Pemerintah membuat program dalam mendukung pembiayaan pemerintah daerah yakni program Pinjaman Pemulihan Ekonomi Nasional (Pinjaman PEN). Pinjaman PEN bertujuan untuk mendukung percepatan pembangunan infrastruktur yang sempat terhambat oleh pandemi Covid-19. Dalam mendapatkan peminjaman PEN, pemerintah daerah harus memenuhi empat syarat, yaitu (1) Daerah tersebut merupakan daerah yang terdampak pandemi Covid-19, (2) Pemda tersebut memiliki program atau kegiatan pemulihan ekonomi yang sesuai, (3) Pemda memiliki kemampuan untuk melakukan pengelolaan pinjaman dengan baik, (4) Pemda harus memiliki kemampuan untuk mengembalikan pokok pinjaman PEN Daerah yang dilakukan melalui pemotongan Dana Transfer Umum (DTU).

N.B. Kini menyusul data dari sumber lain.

`src/rtl/traffic_pkg.sv`:
```
// rtl/traffic_pkg.sv - shared types, defaults and divider helper for the traffic controller
package traffic_pkg;

    typedef enum logic [1:0] {
        IDLE  = 2'd0,
        RUN   = 2'd1,
        PAUSE = 2'd2
    } phase_state_t;

    localparam int SLOT_W_DEF = 7;

    // Clocks per slot; the caller is expected to reject configurations that do not divide evenly.
    function automatic int phase_div(input int clk_freq, input int tick_hz);
        return clk_freq / tick_hz;
    endfunction

endpackage

```
`src/rtl/phase_timer_if.sv`:
```
// rtl/phase_timer_if.sv - control/status bundle between the traffic FSM and the phase timer
interface phase_timer_if #(
    parameter int SLOT_W = traffic_pkg::SLOT_W_DEF
);
    logic [SLOT_W-1:0] time_slot;
    logic              start;
    logic              pause;
    logic              abort;
    logic              auto_reload;
    logic              busy;
    logic              done;
    logic              tick;
    logic [SLOT_W-1:0] elapsed;
    logic [SLOT_W-1:0] remain;

    modport master (
        output time_slot, start, pause, abort, auto_reload,
        input  busy, done, tick, elapsed, remain
    );

    modport slave (
        input  time_slot, start, pause, abort, auto_reload,
        output busy, done, tick, elapsed, remain
    );
endinterface

```
`src/rtl/tick_gen.sv`:
```
// rtl/tick_gen.sv - enable/clear prescaler emitting one tick every DIV enabled clocks
module tick_gen #(
    parameter int DIV = 10
) (
    input  logic clk_i,
    input  logic rst_i,
    input  logic en_i,
    input  logic clr_i,
    output logic tick_o
);
    localparam int CNT_W = (DIV > 1) ? $clog2(DIV) : 1;

    logic [CNT_W-1:0] cnt_q, cnt_d;
    logic             at_top;

    assign at_top = (cnt_q == CNT_W'(DIV - 1));
    assign tick_o = en_i && at_top;

    always_comb begin
        cnt_d = cnt_q;
        if (clr_i) begin
            cnt_d = '0;
        end else if (en_i) begin
            cnt_d = at_top ? '0 : cnt_q + CNT_W'(1);
        end
    end

    always_ff @(posedge clk_i) begin
        if (rst_i) begin
            cnt_q <= '0;
        end else begin
            cnt_q <= cnt_d;
        end
    end
endmodule

```
`src/rtl/phase_timer.sv`:
```
// rtl/phase_timer.sv - programmable slot timer with pause, abort, restart and auto-reload
module phase_timer
    import traffic_pkg::*;
#(
    parameter int CLK_FREQ = 125_000_000,
    parameter int TICK_HZ  = 10,
    parameter int SLOT_W   = SLOT_W_DEF
) (
    input logic          CLK,
    input logic          RST,
    phase_timer_if.slave bus
);
    localparam int DIV = phase_div(CLK_FREQ, TICK_HZ);

    if (((CLK_FREQ % TICK_HZ) != 0) || (DIV < 2)) begin : g_bad_cfg
        $error("phase_timer: CLK_FREQ must be a multiple of TICK_HZ with DIV >= 2");
    end

    phase_state_t      state_q, state_d;
    logic [SLOT_W-1:0] elapsed_q, elapsed_d;
    logic [SLOT_W-1:0] target_q, target_d;
    logic              reload_q, reload_d;
    logic              done_q, done_d;
    logic              tick, final_tick, presc_en, presc_clr;

    // Any abort or start realigns the slot grid to the next clock.
    assign presc_en  = (state_q == RUN);
    assign presc_clr = bus.abort || bus.start;

    tick_gen #(.DIV(DIV)) u_tick_gen (
        .clk_i  (CLK),
        .rst_i  (RST),
        .en_i   (presc_en),
        .clr_i  (presc_clr),
        .tick_o (tick)
    );

    assign final_tick = tick && (elapsed_q == target_q - SLOT_W'(1));

    always_comb begin
        state_d   = state_q;
        elapsed_d = elapsed_q;
        target_d  = target_q;
        reload_d  = reload_q;
        done_d    = 1'b0;
        if (bus.abort) begin
            state_d   = IDLE;
            elapsed_d = '0;
            target_d  = '0;
            reload_d  = 1'b0;
        end else if (bus.start) begin
            target_d  = bus.time_slot;
            reload_d  = bus.auto_reload;
            elapsed_d = '0;
            // A zero-length phase completes immediately without ever becoming busy.
            state_d   = (bus.time_slot != '0) ? RUN : IDLE;
            done_d    = (bus.time_slot == '0);
        end else begin
            case (state_q)
                RUN: begin
                    if (final_tick) begin
                        done_d = 1'b1;
                        if (reload_q) begin
                            elapsed_d = '0;
                            state_d   = RUN;
                        end else begin
                            elapsed_d = target_q;
                            state_d   = IDLE;
                        end
                    end else begin
                        if (tick) begin
                            elapsed_d = elapsed_q + SLOT_W'(1);
                        end
                        state_d = bus.pause ? PAUSE : RUN;
                    end
                end
                PAUSE: begin
                    if (!bus.pause) begin
                        state_d = RUN;
                    end
                end
                default: begin
                    state_d = IDLE;
                end
            endcase
        end
    end

    always_ff @(posedge CLK) begin
        if (RST) begin
            state_q   <= IDLE;
            elapsed_q <= '0;
            target_q  <= '0;
            reload_q  <= 1'b0;
            done_q    <= 1'b0;
        end else begin
            state_q   <= state_d;
            elapsed_q <= elapsed_d;
            target_q  <= target_d;
            reload_q  <= reload_d;
            done_q    <= done_d;
        end
    end

    assign bus.busy    = (state_q != IDLE);
    assign bus.done    = done_q;
    assign bus.tick    = tick;
    assign bus.elapsed = elapsed_q;
    assign bus.remain  = target_q - elapsed_q;
endmodule

```
`src/flat_wrapper.sv`:
```
// flat-port wrapper written by rule: the top's interface ports become plain ports
module phase_timer_flat import traffic_pkg::*;
#(
    parameter int CLK_FREQ = 125_000_000,
    parameter int TICK_HZ  = 10,
    parameter int SLOT_W   = SLOT_W_DEF
)
  (CLK, RST, bus_time_slot, bus_start, bus_pause, bus_abort, bus_auto_reload, bus_busy, bus_done, bus_tick, bus_elapsed, bus_remain);
  phase_timer_if #(.SLOT_W(SLOT_W)) bus_i ();
  input logic CLK;
  input logic RST;
  input wire logic [$bits(bus_i.time_slot)-1:0] bus_time_slot;
  input wire logic [$bits(bus_i.start)-1:0] bus_start;
  input wire logic [$bits(bus_i.pause)-1:0] bus_pause;
  input wire logic [$bits(bus_i.abort)-1:0] bus_abort;
  input wire logic [$bits(bus_i.auto_reload)-1:0] bus_auto_reload;
  output wire logic [$bits(bus_i.busy)-1:0] bus_busy;
  output wire logic [$bits(bus_i.done)-1:0] bus_done;
  output wire logic [$bits(bus_i.tick)-1:0] bus_tick;
  output wire logic [$bits(bus_i.elapsed)-1:0] bus_elapsed;
  output wire logic [$bits(bus_i.remain)-1:0] bus_remain;
  assign bus_i.time_slot = bus_time_slot;
  assign bus_i.start = bus_start;
  assign bus_i.pause = bus_pause;
  assign bus_i.abort = bus_abort;
  assign bus_i.auto_reload = bus_auto_reload;
  assign bus_busy = bus_i.busy;
  assign bus_done = bus_i.done;
  assign bus_tick = bus_i.tick;
  assign bus_elapsed = bus_i.elapsed;
  assign bus_remain = bus_i.remain;
  phase_timer #(.CLK_FREQ(CLK_FREQ), .TICK_HZ(TICK_HZ), .SLOT_W(SLOT_W)) u_core (.CLK(CLK), .RST(RST), .bus(bus_i));
endmodule
```
`config.mk`:
```
export PLATFORM = sky130hd
export DESIGN_NAME = phase_timer_flat
export DESIGN_NICKNAME = d
export VERILOG_FILES = /design/src/rtl/traffic_pkg.sv /design/src/rtl/phase_timer_if.sv /design/src/rtl/tick_gen.sv /design/src/rtl/phase_timer.sv /design/src/flat_wrapper.sv
export SDC_FILE = /design/constraint.sdc
export NUM_CORES = 1
export LEC_CHECK = 0
export ABC_AREA = 0
export BUFFER_PORTS_ARGS = -buffer_cell sky130_fd_sc_hd__buf_2
export CAP_MARGIN = 20
export CORE_AREA = 2 2 68 70
export CTS_CLUSTER_SIZE = 12
export DETAILED_ROUTE_END_ITERATION = 6
export DIE_AREA = 0 0 70 72
export GPL_TIMING_DRIVEN = 0
export PLACE_DENSITY = 0.85
export SYNTH_ARGS = -nofsm -noshare
export SYNTH_HDL_FRONTEND = slang
export SYNTH_HIERARCHICAL = 1
export SYNTH_SLANG_ARGS = --single-unit
```
`constraint.sdc`:
```
create_clock -name CLK -period 5.7 [get_ports CLK]
set_input_delay 1.14 -clock CLK [delete_from_list [all_inputs] [get_ports CLK]]
set_output_delay 1.14 -clock CLK [all_outputs]
set_load 0.02 [all_outputs]
```
# == Yosys cells after proc, flatten, opt, wreduce, memory -nomap -nowiden ==
# Index checks and enable logic that the tools add are counted.
# word_totals
inputBits,13
ff_bits,42
# op_classes
n_mux,14
eq_ne,5
n_reduce_logical,11
n_addsub,4
# op_table
cell,n
$add 24x1->24 const B,1
$eq 24x24->1 const B,1
$mux 24,1
$mux 7,3
$mux 2,4
$add 7x1->7 const B,1
$eq 7x7->1,1
$logic_not 7->1,1
$reduce_bool 7->1,1
$sub 7x1->7 const B,1
$sub 7x7->7,1
$mux 1,5
$pmux 2 s2,1
$reduce_bool 2->1,2
$reduce_or 2->1,2
$ne 3x3->1 const B,1
$reduce_or 3->1,1
$eq 2x1->1 const B,1
$eq 2x2->1 const B,1
$logic_and 1x1->1,2
$reduce_and 2->1,1
$logic_or 1x1->1,1

# == Depth between registers and ports, before layout ==
# logic_depth
depth_word,6
mapped_depth,11

# == Cells and area by module ==
# The synthesis kept the hierarchy.
# modules_own_cells
mod,n_inst,area_per_inst_um2,cells_each
phase_timer,1,1371.3,169
tick_gen,1,1152.4,135

# == Least setup slack after synthesis ==
# No wires, ideal clock.
# synth_path
kind,register -> register
from,register u_core.state_q[1]
to,"register u_core.elapsed_q[2], in the netlist u_core/bus.elapsed[2]"
setup_time_ns,0.074
n_path_buf,1
t_required_ns,5.626
path_slack_ns,2.456
stages_incl_launch_ff,11
arrival_ns,3.169
path_cell_list,dfxtp_1 inv_1 ha_1 buf_4 and4_1 nand4_1 nor4_1 and4_1 nand2_2 or4_1 a31oi_1
# synth_via
elab_chain_len,5
# synth_rtl
element,line_no,text
start: declaration,phase_timer.sv:19,"phase_state_t state_q, state_d;"
start signal: assignment,phase_timer.sv:97,state_q <= state_d;
$eq 2x1->1 (*),phase_timer.sv:27,assign presc_en = (state_q == RUN);
via u_core.presc_en,phase_timer.sv:24,"logic tick, final_tick, presc_en, presc_clr;"
$logic_and 1x1->1 (*),tick_gen.sv:17,assign tick_o = en_i && at_top;
via bus_tick,flat_wrapper.sv:19,output wire logic [$bits(bus_i.tick)-1:0] bus_tick;
$logic_and 1x1->1,phase_timer.sv:38,assign final_tick = tick && (elapsed_q == target_q - SLOT_W'(1));
$reduce_bool 2->1 (no source line),-,
$reduce_and 2->1 (no source line),-,
end signal: assignment,phase_timer.sv:98,elapsed_q <= elapsed_d;
end: declaration,phase_timer.sv:20,"logic [SLOT_W-1:0] elapsed_q, elapsed_d;"
# Mark *: on every way through the listed nets, which the timed path passes. The rest lies on a longest branch.
# A chain may end at the register's enable or synchronous reset.

# == Worst setup path in the final report ==
# layout_path
from,register u_core.state_q[1]
to,output port bus_tick
# layout_via
elab_chain_len,2
# layout_rtl
element,line_no
$eq 2x1->1,phase_timer.sv:27
via u_core.presc_en,phase_timer.sv:24
$logic_and 1x1->1,tick_gen.sv:17
end: declaration,flat_wrapper.sv:19
# The timed path passes the listed nets, and every way through them passes these cells.

==> metrics.txt <==
status=complete, no violations; Crit Path Max Fanout=9; DIE WIDTH=70 um; clk slew on worst S/H paths=80 ps; Startpoint Class=register; #FFs+latches synth=42; RSZ-0062 raised after global routing=false; worst-margin pin slew=944.4 ps; Avg WL per Cell=14.48 um; io pins=30; slew margin rel.=0.3646; Cell Rows=24; gr usage total=0.2410; routed vias/inst=5.992; Initial Util=0.5918; max_cap viols=0; TritonCTS clock tree=done; Tmin final=3800 ps; Routed Antenna Nets=0; setup violators final=0; Post-CTS Resized=0; Post-Syn Area=0.002524 sq mm; vias in the first global route=2,220; Skew-Pair Late Insertion Delay=290 ps; final non-filler cell total=391; first-pass GRT wire length=9832 um; CP Class=register to output pin; Core Box Area=0.004264 sq mm; f_max=263.2 MHz; dpl hpwl=4288 um; largest net degree at the start of global routing=13; cell count after synthesis=304; sequential area share after synthesis=0.3332; syn avg cell area=8.302 sq um; period utilization=0.6666; Pwr Density=188.1 mW/mm^2; DRC=0; fraction of layout cells with a size suffix above 1=0.1416; clock sinks=42; Synth cell types=47; initial DRC count=196; total negative setup slack=0 ps; total die area=0.005040 sq mm; Pre-antenna DRT Iters=4; Yosys warning count=6; Hold Fails Final Rpt=0; cells on worst reg2reg path=10; CTS Buf Count=5; worst vdd ir=154.9 uV; initial antenna violation count=0; Setup Buffers After CTS=0; cts hold-fix bufs=0; Clk Tree Root Cell=clkbuf_8; area delta synth->final=11.25%; syn nets=330; Port Buffer Count=28; Synth Flop Type=dfxtp_1; n_diodes=0; element type at the critical path end=output pin; total number of vias=2,343; max-slew violation count=0; Die H=72 um; Synth async-reset ratio=0; Max Root-Sink Buffers=2; clk_skew=4.271 ps; Final Wtd Congestion=0.8546; Layout Nets=365; Crit path arrival time=2660 ps; worst hold path class=register to register; post-placement cell count=384; CP Data Required Time=4560 ps; htree depth=2; Static Leak=1.035 nW; Post-synth EDFFs=0; WHS Path Cells=2; Post-Route WL=5661 um; Remaining Overflow, GRT=0
==> worst max-delay path, stage by stage, from the launching register on <==
cell     delay [ps]
dfxtp_1         330
inv_1            70
ha_1            310
buf_4           220
and4_1          230
nand4_1         150
nor4_1          750
buf_2           310
==> final timing paths <==
kind	slack [ps]	endpoint	from
setup / recovery	1900	bus_tick	u_core/state_q[1]
hold / removal	510	u_core/u_tick_gen/cnt_q[20]	u_core/u_tick_gen/cnt_q[20]
setup reg to reg	2400	u_core/bus.elapsed[2]	u_core/state_q[1]
hold reg to reg	510	u_core/u_tick_gen/cnt_q[20]	u_core/u_tick_gen/cnt_q[20]
==> registers in the layout (all words and copies together) (netlist names) <==
signal and count:
u_core/bus.done 1, u_core/bus.elapsed 7, u_core/target_q 7, u_core/reload_q 1, u_core/u_tick_gen/cnt_q 24, u_core/state_q 2
==> routing by layer <==
| layer | global-route usage | routed length (um) | share of wire |
|---|---|---|---|
| met5 | 0 | 0 | 0 |
| met1 | 0.3074 | 2501 | 0.44 |
| met3 | 0.04306 | 261 | 0.046 |
| met2 | 0.3989 | 2733 | 0.48 |
| met4 | 0.1154 | 165 | 0.029 |
==> power by group <==
| group | total, W | internal (W) | switching, W |
|---|---|---|---|
| sequential | 0.000299 | 0.000295 | 0.00000336 |
| combinational | 0.0000508 | 0.0000223 | 0.0000285 |
| clock | 0.000179 | 0.0000822 | 0.0000964 |
| total | 0.000528 | 0.000400 | 0.000128 |
==> final cells by class <==
cell class | count | area [sq um]
Timing Repair Buffer | 28 | 140.1
Fill cell | 370 | 1456
Clock inverter | 2 | 10.01
Multi-Input combinational cell | 229 | 1545
Clock buffer | 5 | 68.82
Sequential cell | 42 | 840.8
Inverter | 21 | 78.83
Tap cell | 52 | 65.06
Buffer | 12 | 58.81
==> Yosys cell counts, types with 2 or more instances <==
| library cell | count | area (sq um) |
|---|---|---|
| dfxtp_1 | 42 | 840.8 |
| nor2_1 | 29 | 108.9 |
| a21oi_1 | 21 | 105.1 |
| inv_1 | 21 | 78.83 |
| nand2_1 | 18 | 67.56 |
| xnor2_1 | 15 | 131.4 |
| nand3_1 | 13 | 65.06 |
| ha_1 | 12 | 150.1 |
| xor2_1 | 11 | 96.34 |
| mux2i_1 | 10 | 100.1 |
| or3_1 | 10 | 62.56 |
| or4_1 | 10 | 75.07 |
| nand4_1 | 9 | 56.30 |
| nor3_1 | 9 | 45.04 |
| o21ai_0 | 9 | 45.04 |
| clkbuf_1 | 7 | 26.28 |
| o31ai_1 | 7 | 52.55 |
| and4_1 | 4 | 35.03 |
| or2_2 | 4 | 25.02 |
| a21o_1 | 3 | 22.52 |
| nand3b_1 | 3 | 22.52 |
| nor4_1 | 3 | 18.77 |
| o211ai_1 | 3 | 22.52 |
| a221o_1 | 2 | 20.02 |
| a31oi_1 | 2 | 12.51 |
| buf_2 | 2 | 10.01 |
| nand4b_1 | 2 | 17.52 |
| nor3b_1 | 2 | 15.01 |
| nor4bb_1 | 2 | 20.02 |
| o21bai_1 | 2 | 15.01 |
==> cell families (layout without fill, tap and decap cells) <==
logic type | Yosys count | count (layout) | share of synthesized area
flops | 42 | 42 | 0.3332
buf+inv | 33 | 68 | 0.05454
simple gates | 124 | 124 | 0.2732
xor+xnor | 26 | 26 | 0.09023
compound gates | 56 | 56 | 0.1418
fa+ha+maj | 13 | 13 | 0.06743
mux | 10 | 10 | 0.03966
==> cell usage in the layout (no fill, tap or decap), types with 2 or more instances in the layout <==
cell	count
o31ai_1	7
clkbuf_1	7
nand2_1	18
a31oi_1	2
or4_1	10
a21oi_1	21
ha_1	12
nand3b_1	3
o21bai_1	2
clkinv_2	2
nand4_1	9
a221o_1	2
xnor2_1	15
nor2_1	29
buf_2	30
a21o_1	3
o21ai_0	9
nand3_1	13
dfxtp_1	42
nor3_1	9
nand4b_1	2
nor4bb_1	2
o211ai_1	3
inv_1	21
or2_2	4
nor3b_1	2
xor2_1	11
mux2i_1	10
nor4_1	3
and4_1	4
clkbuf_8	5
or3_1	10
==> metrics by stage <==
step           total power, W  hold WS [ps]  instance area, sq um  utilization  setup WS (ps)
6_report            0.0005280         510.3                  2808       0.6585           1900
5_1_grt             0.0005529         541.5                  2808       0.6585           1732
4_1_cts             0.0005337         507.8                  2808       0.6585           1898
3_5_place_dp        0.0003559         496.9                  2729       0.6400           2236
3_3_place_gp        0.0003549         471.7                  2729       0.6400           2278
2_1_floorplan       0.0003404         460.5                  2524            -           2456
Power figures use the tool's default switching activity.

Pinjaman PEN (Pemulihan Ekonomi Nasional) Daerah dapat mendorong pembangunan infrastruktur. Walaupun begitu, pembangunan infrastruktur harus diikuti dengan kemampuan daerah dalam melakukan pembangunannya. Seperti pada Kabupaten Gorontalo, kabupaten tersebut masih belum mampu melakukan pembangunan infrastruktur dengan baik. Kabupaten Gorontalo memiliki 14 proyek yang didanai oleh Pinjaman PEN Daerah, peminjaman tersebut senilai Rp366.676.492.204,53. Proyek tersebut gagal dikarenakan kurangnya kemampuan dalam pengelolaan keuangan daerah. Proyek tersebut mengalami putus kontrak sehingga menimbulkan kerugian material (berupa uang atau benda kekayaan) dan immateril (tidak dapat dinilai jumlah/uang). Kerugian material tersebut terlihat dari Laporan Hasil Pemeriksaan BPK yaitu kerugian dalam penerimaan daerah dari denda keterlambatan 15 proyek yang belum ditetapkan sebesar Rp20.615.190.302,71. Sedangkan kerugian immateril yakni penggunaan dari pembangunan infrastruktur yang belum bisa dirasakan masyarakat.